Re: [ceph-users] IRQ balancing, distribution

2014-09-22 Thread Florian Haas
On Mon, Sep 22, 2014 at 10:21 AM, Christian Balzer ch...@gol.com wrote:
 The linux scheduler usually is quite decent in keeping processes where the
 action is, thus you see for example a clear preference of DRBD or KVM vnet
 processes to be near or on the CPU(s) where the IRQs are.

Since you're just mentioning it: DRBD, for one, needs to *tell* the
kernel that its sender, receiver and worker threads should be on the
same CPU. It has done that for some time now, but you shouldn't assume
that this is some kernel magic that DRBD can just use. Not suggesting
that you're unaware of this, but the casual reader might be. :)

Cheers,
Florian
___
ceph-users mailing list
ceph-users@lists.ceph.com
http://lists.ceph.com/listinfo.cgi/ceph-users-ceph.com


Re: [ceph-users] IRQ balancing, distribution

2014-09-22 Thread Stijn De Weirdt

but another issue is the OSD processes: do you pin those as well? and
how much data do they actually handle. to checksum, the OSD process
needs all data, so that can also cause a lot of NUMA traffic, esp if
they are not pinned.


That's why all my (production) storage nodes have only a single 6 or 8
core CPU. Unfortunately that also limits the amount of RAM in there, 16GB
modules have just recently become an economically viable alternative to
8GB ones.

Thus I don't pin OSD processes, given that on my 8 core nodes with 8 OSDs
and 4 journal SSDs I can make Ceph eat babies and nearly all CPU (not
IOwait!) resources with the right (or is that wrong) tests, namely 4K
FIOs.

The linux scheduler usually is quite decent in keeping processes where the
action is, thus you see for example a clear preference of DRBD or KVM vnet
processes to be near or on the CPU(s) where the IRQs are.
the scheduler has improved recently, but i don't know since what version 
(certainly not backported to RHEL6 kernel).


pinning the OSDs might actually be a bad idea, unless the page cache is 
flushed before each osd restart. kernel VM has this nice feature where 
allocating memory in a NUMA domain does not trigger freeing of cache 
memory in the domain, but it will first try to allocate memory on 
another NUMA domain. although typically the VM cache will be maxed out 
on OSD boxes, i'm not sure the cache clearing itself is NUMA aware, so 
who knows where the memory is located when it's allocated.



stijn
___
ceph-users mailing list
ceph-users@lists.ceph.com
http://lists.ceph.com/listinfo.cgi/ceph-users-ceph.com


Re: [ceph-users] IRQ balancing, distribution

2014-09-22 Thread Anand Bhat
Page reclamation in Linux is NUMA aware.  So page reclamation is not an issue.

You can see performance improvements only if all the components of a given IO 
completes  on a single core.

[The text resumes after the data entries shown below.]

### config.mk
export PLATFORM = sky130hd
export DESIGN_NAME = mips_multicycle_ctrl
export DESIGN_NICKNAME = d
export VERILOG_FILES = /design/src/rtl/mips_multicycle_ctrl.sv
export SDC_FILE = /design/constraint.sdc
export NUM_CORES = 1
export LEC_CHECK = 0
export BUFFER_PORTS_ARGS = -buffer_cell sky130_fd_sc_hd__buf_2
export CORE_UTILIZATION = 45
export CTS_CLUSTER_SIZE = 28
export DETAILED_ROUTE_END_ITERATION = 10
export GPL_ROUTABILITY_DRIVEN = 0
export HOLD_SLACK_MARGIN = 0.05
export PLACE_DENSITY = 0.74
export SLEW_MARGIN = 10
export SYNTH_ARGS = -nofsm -noshare
export SYNTH_HDL_FRONTEND = slang
export SYNTH_SLANG_ARGS = --single-unit
### constraint.sdc
create_clock -name Clock -period 2.33 [get_ports Clock]
set_clock_uncertainty 0.2 [all_clocks]
set_input_delay 0 -clock Clock [delete_from_list [all_inputs] [get_ports Clock]]
set_output_delay 0 -clock Clock [all_outputs]
set_load 0.02 [all_outputs]
### src/rtl/mips_multicycle_ctrl.sv
// ---------------------------------------------------------------------------
// mips_multicycle_ctrl
//
// Main control FSM for the multicycle MIPS datapath. It decodes Opcode/Funct
// from the held instruction register, steps the instruction through its
// phases, and drives the ALU control code, the operand selects and every
// datapath write strobe. The ALU Zero flag resolves branches in BRANCH.
//
// Optional feature: define MCTRL_BNE_EN to decode opcode 000101 (bne) into
// BRANCH with an inverted Zero qualification. Without it, bne is illegal.
//
// Ports:
//   Clock      in   system clock, rising edge
//   Reset_n    in   asynchronous active-low reset
//   Opcode     in   IR[31:26]
//   Funct      in   IR[5:0]
//   Zero       in   ALU zero flag, valid in the current cycle
//   PCWrite    out  PC load strobe (unconditional and branch writes combined)
//   IorD       out  memory address select: 0=PC, 1=ALUOut
//   MemRead    out  memory read strobe
//   MemWrite   out  memory write strobe
//   IRWrite    out  instruction register load strobe
//   MemtoReg   out  register write-data select: 0=ALUOut, 1=MDR
//   RegDst     out  destination register select: 0=rt, 1=rd
//   RegWrite   out  register file write strobe
//   ALUSrcA    out  ALU operand A select: 0=PC, 1=A
//   ALUSrcB    out  ALU operand B select: 00=B, 01=4, 10=ext imm, 11=sext imm<<2
//   ZeroExt    out  immediate extension: 1=zero-extend, 0=sign-extend
//   PCSource   out  PC source: 00=ALU result, 01=ALUOut, 10=jump target
//   ALUControl out  operation code to the ALU
//   Illegal    out  one-cycle pulse on an unsupported opcode or funct
//   State      out  current state, debug only
// ---------------------------------------------------------------------------
module mips_multicycle_ctrl #(
    parameter int STATE_W = 4
) (
    input  logic               Clock,
    input  logic               Reset_n,
    input  logic [5:0]         Opcode,
    input  logic [5:0]         Funct,
    input  logic               Zero,
    output logic               PCWrite,
    output logic               IorD,
    output logic               MemRead,
    output logic               MemWrite,
    output logic               IRWrite,
    output logic               MemtoReg,
    output logic               RegDst,
    output logic               RegWrite,
    output logic               ALUSrcA,
    output logic [1:0]         ALUSrcB,
    output logic               ZeroExt,
    output logic [1:0]         PCSource,
    output logic [3:0]         ALUControl,
    output logic               Illegal,
    output logic [STATE_W-1:0] State
);

    typedef enum logic [3:0] {
        FETCH  = 4'd0,
        DECODE = 4'd1,
        MEMADR = 4'd2,
        MEMRD  = 4'd3,
        MEMWB  = 4'd4,
        MEMWR  = 4'd5,
        EXEC   = 4'd6,
        RWB    = 4'd7,
        BRANCH = 4'd8,
        JUMP   = 4'd9,
        IEXEC  = 4'd10,
        IWB    = 4'd11
    } state_t;

    localparam logic [3:0] ALU_AND = 4'b0000;
    localparam logic [3:0] ALU_OR  = 4'b0001;
    localparam logic [3:0] ALU_ADD = 4'b0010;
    localparam logic [3:0] ALU_SUB = 4'b0110;
    localparam logic [3:0] ALU_SLT = 4'b0111;
    localparam logic [3:0] ALU_NOR = 4'b1100;
    localparam logic [3:0] ALU_XOR = 4'b1101;

    localparam logic [5:0] OP_R    = 6'b000000;
    localparam logic [5:0] OP_LW   = 6'b100011;
    localparam logic [5:0] OP_SW   = 6'b101011;
    localparam logic [5:0] OP_BEQ  = 6'b000100;
    localparam logic [5:0] OP_J    = 6'b000010;
    localparam logic [5:0] OP_ADDI = 6'b001000;
    localparam logic [5:0] OP_ANDI = 6'b001100;
    localparam logic [5:0] OP_ORI  = 6'b001101;
    localparam logic [5:0] OP_SLTI = 6'b001010;
`ifdef MCTRL_BNE_EN
    localparam logic [5:0] OP_BNE  = 6'b000101;
`endif

    localparam logic [5:0] FN_ADD = 6'b100000;
    localparam logic [5:0] FN_SUB = 6'b100010;
    localparam logic [5:0] FN_AND = 6'b100100;
    localparam logic [5:0] FN_OR  = 6'b100101;
    localparam logic [5:0] FN_XOR = 6'b100110;
    localparam logic [5:0] FN_NOR = 6'b100111;
    localparam logic [5:0] FN_SLT = 6'b101010;

    state_t     r_state;
    state_t     w_next;

    logic       w_pcWrite;
    logic       w_iorD;
    logic       w_memRead;
    logic       w_memWrite;
    logic       w_irWrite;
    logic       w_memtoReg;
    logic       w_regDst;
    logic       w_regWrite;
    logic       w_aluSrcA;
    logic [1:0] w_aluSrcB;
    logic       w_zeroExt;
    logic [1:0] w_pcSource;
    logic [3:0] w_aluControl;
    logic       w_illegal;
    logic [3:0] w_fnAlu;
    logic       w_fnValid;
    logic [3:0] w_immAlu;
    logic       w_immZext;

    // State register; reset drops straight back to FETCH.
    always_ff @(posedge Clock or negedge Reset_n) begin
        if (!Reset_n) begin
            r_state <= FETCH;
        end else begin
            r_state <= w_next;
        end
    end

    // R-type funct map, shared by EXEC for both the ALU code and the
    // legality check.
    always_comb begin
        w_fnAlu   = ALU_ADD;
        w_fnValid = 1'b1;
        case (Funct)
            FN_ADD:  w_fnAlu = ALU_ADD;
            FN_SUB:  w_fnAlu = ALU_SUB;
            FN_AND:  w_fnAlu = ALU_AND;
            FN_OR:   w_fnAlu = ALU_OR;
            FN_XOR:  w_fnAlu = ALU_XOR;
            FN_NOR:  w_fnAlu = ALU_NOR;
            FN_SLT:  w_fnAlu = ALU_SLT;
            default: w_fnValid = 1'b0;
        endcase
    end

    // I-type immediate map. IEXEC and IWB both use it, which is how IWB
    // holds the IEXEC ALU settings while the IR stays stable.
    always_comb begin
        w_immAlu  = ALU_ADD;
        w_immZext = 1'b0;
        case (Opcode)
            OP_ANDI: begin w_immAlu = ALU_AND; w_immZext = 1'b1; end
            OP_ORI:  begin w_immAlu = ALU_OR;  w_immZext = 1'b1; end
            OP_SLTI: w_immAlu = ALU_SLT;
            default: w_immAlu = ALU_ADD;
        endcase
    end

    // Next-state and Moore outputs. Only PCWrite in BRANCH looks at Zero.
    always_comb begin
        w_next       = FETCH;
        w_pcWrite    = 1'b0;
        w_iorD       = 1'b0;
        w_memRead    = 1'b0;
        w_memWrite   = 1'b0;
        w_irWrite    = 1'b0;
        w_memtoReg   = 1'b0;
        w_regDst     = 1'b0;
        w_regWrite   = 1'b0;
        w_aluSrcA    = 1'b0;
        w_aluSrcB    = 2'b00;
        w_zeroExt    = 1'b0;
        w_pcSource   = 2'b00;
        w_aluControl = 4'b0000;
        w_illegal    = 1'b0;
        case (r_state)
            FETCH: begin
                w_memRead    = 1'b1;
                w_irWrite    = 1'b1;
                w_aluSrcB    = 2'b01;
                w_aluControl = ALU_ADD;
                w_pcSource   = 2'b00;
                w_pcWrite    = 1'b1;
                w_next       = DECODE;
            end
            DECODE: begin
                w_aluSrcB    = 2'b11;
                w_aluControl = ALU_ADD;
                case (Opcode)
                    OP_LW, OP_SW:                      w_next = MEMADR;
                    OP_R:                              w_next = EXEC;
                    OP_BEQ:                            w_next = BRANCH;
`ifdef MCTRL_BNE_EN
                    OP_BNE:                            w_next = BRANCH;
`endif
                    OP_J:                              w_next = JUMP;
                    OP_ADDI, OP_ANDI, OP_ORI, OP_SLTI: w_next = IEXEC;
                    default: begin
                        w_next    = FETCH;
                        w_illegal = 1'b1;
                    end
                endcase
            end
            MEMADR: begin
                w_aluSrcA    = 1'b1;
                w_aluSrcB    = 2'b10;
                w_aluControl = ALU_ADD;
                w_next       = (Opcode == OP_LW) ? MEMRD : MEMWR;
            end
            MEMRD: begin
                w_memRead = 1'b1;
                w_iorD    = 1'b1;
                w_next    = MEMWB;
            end
            MEMWB: begin
                w_regWrite = 1'b1;
                w_memtoReg = 1'b1;
                w_next     = FETCH;
            end
            MEMWR: begin
                w_memWrite = 1'b1;
                w_iorD     = 1'b1;
                w_next     = FETCH;
            end
            EXEC: begin
                w_aluSrcA = 1'b1;
                w_aluSrcB = 2'b00;
                if (w_fnValid) begin
                    w_aluControl = w_fnAlu;
                    w_next       = RWB;
                end else begin
                    w_aluControl = ALU_ADD;
                    w_illegal    = 1'b1;
                    w_next       = FETCH;
                end
            end
            RWB: begin
                w_regWrite = 1'b1;
                w_regDst   = 1'b1;
                w_next     = FETCH;
            end
            BRANCH: begin
                w_aluSrcA    = 1'b1;
                w_aluSrcB    = 2'b00;
                w_aluControl = ALU_SUB;
                w_pcSource   = 2'b01;
`ifdef MCTRL_BNE_EN
                w_pcWrite    = (Opcode == OP_BNE) ? ~Zero : Zero;
`else
                w_pcWrite    = Zero;
`endif
                w_next       = FETCH;
            end
            JUMP: begin
                w_pcSource = 2'b10;
                w_pcWrite  = 1'b1;
                w_next     = FETCH;
            end
            IEXEC: begin
                w_aluSrcA    = 1'b1;
                w_aluSrcB    = 2'b10;
                w_aluControl = w_immAlu;
                w_zeroExt    = w_immZext;
                w_next       = IWB;
            end
            IWB: begin
                w_regWrite   = 1'b1;
                w_aluSrcA    = 1'b1;
                w_aluSrcB    = 2'b10;
                w_aluControl = w_immAlu;
                w_zeroExt    = w_immZext;
                w_next       = FETCH;
            end
            default: w_next = FETCH;
        endcase
    end

    // Outputs are masked by Reset_n so an aborted instruction's strobes
    // vanish the moment reset asserts, not at the next edge.
    assign PCWrite    = Reset_n & w_pcWrite;
    assign IorD       = Reset_n & w_iorD;
    assign MemRead    = Reset_n & w_memRead;
    assign MemWrite   = Reset_n & w_memWrite;
    assign IRWrite    = Reset_n & w_irWrite;
    assign MemtoReg   = Reset_n & w_memtoReg;
    assign RegDst     = Reset_n & w_regDst;
    assign RegWrite   = Reset_n & w_regWrite;
    assign ALUSrcA    = Reset_n & w_aluSrcA;
    assign ALUSrcB    = Reset_n ? w_aluSrcB : 2'b00;
    assign ZeroExt    = Reset_n & w_zeroExt;
    assign PCSource   = Reset_n ? w_pcSource : 2'b00;
    assign ALUControl = Reset_n ? w_aluControl : 4'b0000;
    assign Illegal    = Reset_n & w_illegal;
    assign State      = Reset_n ? STATE_W'(r_state) : '0;

endmodule

# Word-level counts from Yosys, hierarchy flattened
# Cells that the tools add are included.
totals:
  elab_cells: 82
  out_inout_bits: 23
  regBits: 4
op_classes:
  muxes: 29
  n_reduce_logical: 15
  n_eq_ne: 26
  n_bitwise: 11
ops:
  columns: ["op", "n"]
  rows:
  - ["equality test 6 bit, second input constant", 9]
  - ["one-hot mux 4 bit (6 select lines)", 2]
  - ["equality test 6 x 4 -> 1 bit, second input constant", 4]
  - ["one-hot mux 4 bit (5 select lines)", 1]
  - ["equality test 4 x 3 -> 1 bit, second input constant", 4]
  - ["equality test 4 bit, second input constant", 4]
  - ["one-hot mux 4 bit (4 select lines)", 1]
  - ["2-to-1 mux 1 bit", 13]
  - ["2-to-1 mux 4 bit", 3]
  - ["OR reduction 2 bit", 6]
  - ["bitwise AND 1 bit", 11]
  - ["one-hot mux 3 bit (3 select lines)", 1]
  - ["OR reduction 3 bit", 3]
  - ["OR reduction 9 bit", 1]
  - ["equality test 4 x 2 -> 1 bit, second input constant", 2]
  - ["OR reduction 7 bit", 1]
  - ["equality test 6 x 2 -> 1 bit, second input constant", 1]
  - ["equality test 6 x 3 -> 1 bit, second input constant", 1]
  - ["zero test 6 bit", 1]
  - ["2-to-1 mux 3 bit", 2]
  - ["one-hot mux 2 bit (3 select lines)", 1]
  - ["OR reduction 5 bit", 1]
  - ["equality test 4 x 1 -> 1 bit, second input constant", 1]
  - ["zero test 4 bit", 1]
  - ["other kinds (4)", 6]

# Longest topological paths before layout
logic_depth:
  word_depth: 6
  depth_mapped: 5

# Worst setup path before layout
# Ideal clock, no wire load.
synth_timing:
  path_type: "reg2out"
  from: "register r_state[2]"
  to: "output PCWrite"
  path_slack_ns: 0.496
  required_time_ns: 2.130
  arrival_ns: 1.634
  path_stages_with_launch: 5
  path_buffers: 2
  path_cell_list: "dfrtp_1 clkbuf_1 clkbuf_1 nand2b_1 nor4b_1"
synth_via:
  elab_chain_cells: 4
synth_lines:
  columns: ["item", "line", "source"]
  rows:
  - ["start: declaration", "103", "state_t r_state;"]
  - ["start signal: assignment", "130", "r_state <= w_next;"]
  - ["equality test 4 bit / zero test 4 bit (equally long branches)", "181", "case (r_state)"]
  - ["OR reduction 2 bit (no line)", null, null]
  - ["one-hot mux 1 bit (2 select lines) (*)", "181", null]
  - ["bitwise AND 1 bit (*)", "285", "assign PCWrite = Reset_n & w_pcWrite;"]
  - ["end: declaration", "42", "output logic PCWrite,"]
# Every way passes the cells marked *; elsewhere a longest branch is shown, timed or not.

# Worst setup path after layout
layout_timing:
  from: "input Opcode[0]"
  to: "register r_state[1]"
layout_via:
  elab_chain_cells: 4
layout_lines:
  columns: ["item", "line", "source"]
  rows:
  - ["start: declaration", "39", "input logic [5:0] Opcode,"]
  - ["equality test 6 x 4 -> 1 bit (tied with other cells)", "194", "case (Opcode)"]
  - ["OR reduction 4 bit / OR reduction 2 bit (equally long branches)", null, null]
  - ["one-hot mux 4 bit (5 select lines)", "194", null]
  - ["one-hot mux 4 bit (6 select lines) (*)", "181", null]
  - ["net w_next[1]", "104", "state_t w_next;"]
# The timed path passes the listed nets; every way through them passes the cells marked *.

==> impl_metrics.yaml <==
cells_and_area:
  drive_gt1_share_pct: 25.95
  largest_reg_flops: 4
  top_regs: "r_state (4)"
  finalInstanceArea_um2: 1042
  regMostFlops: "r_state"
  antenna_cells: 0
  finalNetCount: 175
  syn_to_final_growth_pct: 31.80
die:
  io_pins: 38
  initial_core_util_pct: 50.16
  dieArea_um2: 1929
  fp.dieH_um: 43.92
  core_area_um2: 1577
  die_w_um: 43.92
  num_rows: 14
flow_run:
  max-cap-violations: 0
power:
  vdd_drop_max_mv: 0.2645
  p_leak_nw: 0.4736
  power_density_nw_per_um2: 535.6
cts:
  cts_root_buf: "clkbuf_4"
  cts_tree: "yes"
  clock_tree.buffer_depth: 2
  cts_buffers: 3
  postCtsSetupRepairBufs: 0
  clock-sinks: 4
  insertion_delay_ns: 0.23
  cts.clk_slew.worst_paths_ns: 0.04
  cts-htree-levels: 1
route:
  dr.pass1.iters: 8
  avgRoutedWirePerCell_um: 14.35
  vias: 1071
  drt_iter0_drc: 76
  wl_mm: 2.497
  viasPerCell: 6.155
  ant_nets: 0
  drc: 4
logic_synthesis:
  synth_top_area_share_pct: 12.66
  ys_top_cells_by_area: "dfrtp_1, nand2b_1, nor2_1, nor3_1, nor2b_1"
  synth-seq-area-share_pct: 12.66
  muxShareOfSynthArea_pct: 0
  synth_ff_type: "dfrtp_1"
  syn_inst: 121
  synth_edf_count: 0
  synth.most_common_cell: "nor2_1"
  synth_seq_cells: 4
  async_reset_ff_share_pct: 100.0
  yosysTopAreaCell: "dfrtp_1"
  ys_top_cells_by_count: "nor2_1, nand2_1, nor3_1"
  synth.distinct_cells: 41
  synth-simple-area-share_pct: 51.58
  synth-xor-area-share_pct: 1.108
  synth_compound_area_share_pct: 28.16
  synth.avg_cell_area_um2: 6.535
  yosysWarnings: 0
  synth_fp_nets: 136
  synth_top_family_by_area: "simple AND/OR/NAND/NOR gates"
  synthAdderAreaFrac_pct: 0
  syn_area_um2: 790.8
min_path:
  hp-class: "in2reg"
global_routing:
  grtUsageTotal_pct: 27.56
  gr-total-overflow: 0
  grt_max_degree: 22
  grt_pass1_vias: 948
  grt_pass1_wl_mm: 4.105
  antenna_found_initial: 0
critical_path:
  worst_setup_path_start_kind: "primary input"
  endpoint_kind: "flop"
  crit_required_ns: 2.30
  worst-setup-path-type: "in2reg"
  cp.arrival_ns: 2.17
  crit_fanout: 8
placement:
  hpwl_mm: 1.795
  postPlaceCellArea_um2: 948.4
  io_buffer_count: 37
  place_ws_ns: 0.4025
sta:
  fmax_mhz: 454.6
  fin_crit_sh_pct: 94.41
  timing_hold_violations_final: 0
  holdWs_ns: 0.06156
  slew_violations: 0
  slew_headroom_pct: 62.80
  worstMarginPinSlew_ns: 0.5580
  setup_ws_ns: 0.1302
  setup_viol: 0
  rsz0062_at_grt: "no"
  tns_ns: 0
  min_period_ns: 2.200
outcome:
  violations: "DRC"
  status: "finished, violations left"
==> logic make-up (layout without fill, tap and decap cells) <==
| group | Yosys count | count (layout) |
|---|---|---|
| XOR/XNOR | 1 | 1 |
| buffers and inverters | 11 | 48 |
| AO/OA/AOI/OAI | 32 | 32 |
| AND/OR/NAND/NOR | 73 | 73 |
| flip-flops | 4 | 4 |
==> layout make-up <==
cell class / count / area (um2)
repair buffers: 44 / 255.2
flip-flops and latches: 4 / 101.3
clock buffers: 3 / 22.52
inverters: 1 / 3.754
fillers: 145 / 534.3
well taps: 16 / 20.02
multi-input cells: 106 / 639.4
==> power by group <==
| part | internal (W) | switching (W) |
|---|---|---|
| Combinational | 0.000136 | 0.000189 |
| Sequential | 0.0000824 | 0.0000646 |
| Clock | 0.0000576 | 0.0000281 |
| Total | 0.000276 | 0.000282 |
==> layer usage <==
metal  part of all wire [%]  vias to the layer above  GRT usage [%]
li1                       -                      516              -
met1                     41                      478          36.02
met2                     48                       69          45.37
met3                    8.8                        8          2.083
met4                    2.2                        0          13.94
met5                      0                        -              0
==> worst max-delay path, cell delays in order <==
cell and delay, ns:
dlygate4sd3_1 0.52, buf_2 0.18, nand3_1 0.13, or4_1 0.47, a21oi_1 0.19, a22o_1 0.15
dlygate4sd3_1 0.53
==> stage by stage <==
stage               instances  total power (W)  util [%]
floorplan                 121        0.0003680         -
global placement          164        0.0004452     60.16
detailed placement        164        0.0004559     60.16
CTS                       174        0.0005550     66.03
global route              174        0.0006010     66.11
finish                    174        0.0005583     66.11
==> cells in the final DEF (no fill, tap or decap), types with 3 or more instances in the layout <==
cell | Yosys | layout
buf_2 | 2 | 37
nor2_1 | 14 | 14
nand2_1 | 11 | 11
nor3_1 | 10 | 10
nand2b_1 | 9 | 9
nor2b_1 | 7 | 7
dlygate4sd3_1 | 0 | 7
a21oi_1 | 6 | 6
and2_1 | 4 | 4
a211o_1 | 3 | 3
nand3_1 | 3 | 3
nor3b_1 | 3 | 3
o21ai_0 | 3 | 3
clkbuf_4 | 0 | 3
dfrtp_1 | 4 | 3
==> path summary, 6_finish.rpt <==
check / from / to / slack [ns] / cells after the start
setup / recovery: Opcode[0] / r_state[1] / 0.13 / 7
hold / removal: Opcode[2] / r_state[2] / 0.06 / 4
setup reg to reg: r_state[0] / r_state[1] / 0.21 / 4
hold reg to reg: r_state[3] / r_state[2] / 0.62 / 1
max in group asynchronous: Reset_n / r_state[1] / 1.08 / 3
min in group asynchronous: Reset_n / r_state[3] / 0.65 / 3
==> timing repair <==
| item | in CTS | in global routing |
|---|---|---|
| hold endpoints to repair | 6 | 0 |
| setup endpoints to repair | 0 | 3 |
| resized for setup | 0 | 1 |
| hold buffers | 7 | 0 |
Power figures use the tool's default switching activity.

This is hard to achieve in Ceph as a single IO 
goes through multiple thread switches and the threads are not bound to any 
core.  Starting an OSD with numactl  and binding it to one core might aggravate 
the problem as all the threads spawned by that OSD will compete for the CPU on 
a single core.  OSD with default configuration has 20+ threads .  Binding the 
OSD process to one core using taskset does not help as some memory (especially 
heap) may be already allocated on the other NUMA node.

Looks the design principle followed is to fan out by spawning multiple threads 
at each of the pipelining stage to utilize the available cores in the system.  
Because the IOs won't complete on the same core as issued, lots of cycles are 
lost for cache coherency.

Regards,
Anand



-Original Message-
From: ceph-users [mailto:ceph-users-boun...@lists.ceph.com] On Behalf Of Stijn 
De Weirdt
Sent: Monday, September 22, 2014 2:36 PM
To: ceph-users@lists.ceph.com
Subject: Re: [ceph-users] IRQ balancing, distribution

 but another issue is the OSD processes: do you pin those as well? and
 how much data do they actually handle. to checksum, the OSD process
 needs all data, so that can also cause a lot of NUMA traffic, esp if
 they are not pinned.

 That's why all my (production) storage nodes have only a single 6 or 8
 core CPU. Unfortunately that also limits the amount of RAM in there,
 16GB modules have just recently become an economically viable
 alternative to 8GB ones.

 Thus I don't pin OSD processes, given that on my 8 core nodes with 8
 OSDs and 4 journal SSDs I can make Ceph eat babies and nearly all CPU
 (not
 IOwait!) resources with the right (or is that wrong) tests, namely 4K
 FIOs.

 The linux scheduler usually is quite decent in keeping processes where
 the action is, thus you see for example a clear preference of DRBD or
 KVM vnet processes to be near or on the CPU(s) where the IRQs are.
the scheduler has improved recently, but i don't know since what version 
(certainly not backported to RHEL6 kernel).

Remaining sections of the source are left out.